AI Machine Learning & Data Science Research

TUM, Google, Nvidia & LMU München’s CodeTrans Pretrained Models Crack Source Code Tasks With SOTA Performance

A research team from Technical University of Munich, Google, Nvidia and LMU München proposes CodeTrans, an encoder-decoder transformer model which achieves state-of-the-art performance on six tasks in the software engineering domain, including Code Documentation Generation, Source Code Summarization, Code Comment Generation, etc.

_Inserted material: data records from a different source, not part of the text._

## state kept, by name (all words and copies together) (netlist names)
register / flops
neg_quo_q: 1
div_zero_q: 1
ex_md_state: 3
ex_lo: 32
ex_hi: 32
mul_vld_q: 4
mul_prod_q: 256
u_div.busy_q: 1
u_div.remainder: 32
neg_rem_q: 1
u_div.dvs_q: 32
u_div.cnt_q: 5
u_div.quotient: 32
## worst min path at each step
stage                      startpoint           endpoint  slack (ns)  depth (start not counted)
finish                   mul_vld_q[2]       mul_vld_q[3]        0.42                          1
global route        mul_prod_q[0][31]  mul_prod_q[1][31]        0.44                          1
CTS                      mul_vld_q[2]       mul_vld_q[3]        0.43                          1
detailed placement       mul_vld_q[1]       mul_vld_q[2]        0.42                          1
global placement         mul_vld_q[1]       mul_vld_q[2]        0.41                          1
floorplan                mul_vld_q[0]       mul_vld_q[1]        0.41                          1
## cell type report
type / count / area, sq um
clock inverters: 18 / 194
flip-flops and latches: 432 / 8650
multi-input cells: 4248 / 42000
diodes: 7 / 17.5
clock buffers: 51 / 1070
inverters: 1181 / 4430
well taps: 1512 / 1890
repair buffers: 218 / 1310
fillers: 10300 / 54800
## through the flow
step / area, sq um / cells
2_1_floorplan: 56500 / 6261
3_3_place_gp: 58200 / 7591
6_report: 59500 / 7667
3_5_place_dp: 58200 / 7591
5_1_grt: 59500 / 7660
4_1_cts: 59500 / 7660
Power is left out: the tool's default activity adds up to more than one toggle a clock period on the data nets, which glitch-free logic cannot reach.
## config.mk

```make
export PLATFORM = sky130hd
export DESIGN_NAME = bus_datapath_slave
export DESIGN_NICKNAME = d
export VERILOG_FILES = /design/src/rtl/bus_datapath_slave.sv
export SDC_FILE = /design/constraint.sdc
export NUM_CORES = 2
export LEC_CHECK = 0
export ABC_AREA = 0
export BUFFER_PORTS_ARGS = -buffer_cell sky130_fd_sc_hd__buf_2
export CAP_MARGIN = 10
export CORE_MARGIN = 4
export CORE_UTILIZATION = 45
export CTS_BUF_LIST = sky130_fd_sc_hd__clkbuf_16
export CTS_CLUSTER_DIAMETER = 150
export DETAILED_ROUTE_END_ITERATION = 10
export GPL_ROUTABILITY_DRIVEN = 0
export PLACE_DENSITY = 0.63
export SLEW_MARGIN = 15
export SYNTH_ARGS = -nofsm -noshare
export SYNTH_HDL_FRONTEND = slang
export SYNTH_SLANG_ARGS = --single-unit
```

## constraint.sdc

```tcl
create_clock -name clk -period 15.8 [get_ports clk]
set_clock_uncertainty 0.2 [all_clocks]
set_input_delay 0.79 -clock clk [delete_from_list [all_inputs] [get_ports clk]]
set_output_delay 0.79 -clock clk [all_outputs]
set_load 0.01 [all_outputs]
```
<file path="src/rtl/fir_pkg.sv">
// Shared constants for the FIR output stage: accumulator and sample widths,
// the signed saturation window and the largest meaningful requant shift.
package fir_pkg;

  localparam int DIN_W     = 41;
  localparam int DOUT_W    = 16;
  localparam int SHIFT_W   = 6;

  // Beyond this shift the accumulator already fits the output sample.
  localparam int MAX_SHIFT = DIN_W - DOUT_W;

  localparam int SAT_MAX   = (1 << (DOUT_W - 1)) - 1;
  localparam int SAT_MIN   = -(1 << (DOUT_W - 1));

endpackage

</file>
<file path="src/rtl/fir_sync_fifo.sv">
// Single-clock first-word-fall-through FIFO. The head entry is held in a
// register so it stays stable (and keeps the last popped value) when empty.
// A push into a full FIFO without a simultaneous pop is dropped and flagged.
module fir_sync_fifo #(
  parameter int W     = 16,
  parameter int DEPTH = 8
) (
  input  logic                     clk,
  input  logic                     rst,
  input  logic                     push_i,
  input  logic [W-1:0]             push_data_i,
  input  logic                     pop_i,
  output logic [W-1:0]             data_o,
  output logic                     valid_o,
  output logic [$clog2(DEPTH):0]   fill_o,
  output logic                     drop_o
);

  localparam int          AW       = $clog2(DEPTH);
  localparam logic [AW:0] FULL_CNT = (AW + 1)'(DEPTH);

  logic [W-1:0]  mem_q [DEPTH];
  logic [AW-1:0] rd_q, rd_d, wr_q, wr_d;
  logic [AW:0]   fill_q, fill_d;
  logic [W-1:0]  data_q, data_d;
  logic          valid_q;
  logic          full, pop, push_ok;

  // Next-state for pointers, occupancy and the registered head entry.
  always_comb begin
    full    = (fill_q == FULL_CNT);
    pop     = valid_q & pop_i;
    push_ok = push_i & (~full | pop);
    drop_o  = push_i & full & ~pop;
    rd_d    = pop     ? rd_q + AW'(1) : rd_q;
    wr_d    = push_ok ? wr_q + AW'(1) : wr_q;
    fill_d  = fill_q;
    if (push_ok && !pop)      fill_d = fill_q + (AW + 1)'(1);
    else if (pop && !push_ok) fill_d = fill_q - (AW + 1)'(1);
    // The new head is the incoming word when it lands exactly where the
    // read pointer ends up (FIFO empty apart from this push).
    data_d = data_q;
    if (fill_d != '0) data_d = (push_ok && wr_q == rd_d) ? push_data_i : mem_q[rd_d];
  end

  // Storage array write port.
  // NOTE: the storage array has no reset; occupancy and pointers alone decide
  // which entries are meaningful, and a reset on RAM-style arrays blocks
  // memory inference.
  always_ff @(posedge clk) begin
    if (push_ok) mem_q[wr_q] <= push_data_i;
  end

  // Control state and the registered head/valid/fill outputs.
  // NOTE: sequential state uses non-blocking assignments only, so every
  // register samples the pre-edge values computed in always_comb.
  always_ff @(posedge clk) begin
    if (rst) begin
      rd_q    <= '0;
      wr_q    <= '0;
      fill_q  <= '0;
      data_q  <= '0;
      valid_q <= 1'b0;
    end else begin
      rd_q    <= rd_d;
      wr_q    <= wr_d;
      fill_q  <= fill_d;
      data_q  <= data_d;
      valid_q <= (fill_d != '0);
    end
  end

  assign data_o  = data_q;
  assign valid_o = valid_q;
  assign fill_o  = fill_q;

endmodule

</file>
<file path="src/rtl/fir_out_requant.sv">
// FIR output requantiser: round, arithmetic-shift and saturate the 41-bit
// accumulator to a 16-bit sample, then buffer it in an FWFT FIFO with a
// valid/ready sink handshake and a sticky overflow flag.
// Optional build macro FIR_REQUANT_STATS_EN adds sat_cnt/drop_cnt counters.
module fir_out_requant #(
  parameter int DIN_W   = fir_pkg::DIN_W,
  parameter int DOUT_W  = fir_pkg::DOUT_W,
  parameter int SHIFT_W = fir_pkg::SHIFT_W,
  parameter int DEPTH   = 8
) (
  input  logic                    clk1,
  input  logic                    rst,
  input  logic [DIN_W-1:0]        din,
  input  logic                    valid_in,
  input  logic [SHIFT_W-1:0]      shift,
  output logic [DOUT_W-1:0]       dout,
  output logic                    out_valid,
  input  logic                    out_ready,
  output logic [$clog2(DEPTH):0]  fill,
  output logic                    ovf,
  input  logic                    clr_ovf
`ifdef FIR_REQUANT_STATS_EN
  ,
  output logic [15:0]             sat_cnt,
  output logic [7:0]              drop_cnt
`endif
);

  import fir_pkg::*;

  localparam int                        EW     = DIN_W + 1;
  localparam logic [SHIFT_W-1:0]        MAX_SH = SHIFT_W'(MAX_SHIFT);
  localparam logic signed [EW-1:0]      HI     = EW'(SAT_MAX);
  localparam logic signed [EW-1:0]      LO     = EW'(SAT_MIN);
  localparam logic [DOUT_W-1:0]         HI_O   = DOUT_W'(SAT_MAX);
  localparam logic [DOUT_W-1:0]         LO_O   = DOUT_W'(SAT_MIN);

  logic [SHIFT_W-1:0]      shamt;
  logic signed [EW-1:0]    ext, rnd, s1_d, s1_q;
  logic                    s1_vld_q;
  logic [DOUT_W-1:0]       s2_d, s2_q;
  logic                    s2_vld_q;
  logic                    sat;
  logic                    drop;

  // Stage 1: clamp the shift, sign-extend, add the half-LSB and shift.
  // The extra bit keeps the rounding add from overflowing.
  always_comb begin
    shamt = (shift > MAX_SH) ? MAX_SH : shift;
    ext   = {din[DIN_W-1], din};
    rnd   = '0;
    if (shamt != '0) rnd[shamt - SHIFT_W'(1)] = 1'b1;
    s1_d  = (ext + rnd) >>> shamt;
  end

  // Stage 2: clip the shifted value into the signed output range.
  always_comb begin
    sat  = 1'b1;
    s2_d = s1_q[DOUT_W-1:0];
    if (s1_q > HI)      s2_d = HI_O;
    else if (s1_q < LO) s2_d = LO_O;
    else                sat  = 1'b0;
  end

  // Pipeline valid bits; cleared by reset so in-flight samples vanish.
  always_ff @(posedge clk1) begin
    if (rst) begin
      s1_vld_q <= 1'b0;
      s2_vld_q <= 1'b0;
    end else begin
      s1_vld_q <= valid_in;
      s2_vld_q <= s1_vld_q;
    end
  end

  // Pipeline data registers; qualified by the valid bits, so no reset.
  always_ff @(posedge clk1) begin
    s1_q <= s1_d;
    s2_q <= s2_d;
  end

  fir_sync_fifo #(
    .W     (DOUT_W),
    .DEPTH (DEPTH)
  ) u_fifo (
    .clk         (clk1),
    .rst         (rst),
    .push_i      (s2_vld_q),
    .push_data_i (s2_q),
    .pop_i       (out_ready),
    .data_o      (dout),
    .valid_o     (out_valid),
    .fill_o      (fill),
    .drop_o      (drop)
  );

  // Sticky overflow: a drop on the same edge as clr_ovf keeps it set.
  always_ff @(posedge clk1) begin
    if (rst)          ovf <= 1'b0;
    else if (drop)    ovf <= 1'b1;
    else if (clr_ovf) ovf <= 1'b0;
  end

`ifdef FIR_REQUANT_STATS_EN
  // Saturating event counters for clipped and dropped samples.
  always_ff @(posedge clk1) begin
    if (rst || clr_ovf) begin
      sat_cnt  <= '0;
      drop_cnt <= '0;
    end else begin
      if (s1_vld_q && sat && sat_cnt != '1) sat_cnt  <= sat_cnt + 16'd1;
      if (drop && drop_cnt != '1)           drop_cnt <= drop_cnt + 8'd1;
    end
  end
`endif

endmodule

</file>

OpenAI’s powerful GPT-3 large language model was a gamechanger in the machine learning community, and numerous illustrative demos have emerged since its June 2020 release. Debuild founder Sharif Shameem’s demo shows how GPT-3 lets users describe a desired layout in plain language, then sit back while the generator produces the appropriate JSX code.

The transformer-based GPT-3 has also proven a powerful solution across a variety of natural language processing (NLP) tasks, indicating the huge potential for NLP applications to process source code and crack software engineering tasks. This promising direction has however remained relatively under-explored. Until now.

In the new paper CodeTrans: Towards Cracking the Language of Silicone’s Code Through Self-Supervised Deep Learning and High Performance Computing, a research team from Technical University of Munich, Google, Nvidia and LMU München propose CodeTrans, an encoder-decoder transformer model that achieves state-of-the-art performance on tasks in the software engineering domain.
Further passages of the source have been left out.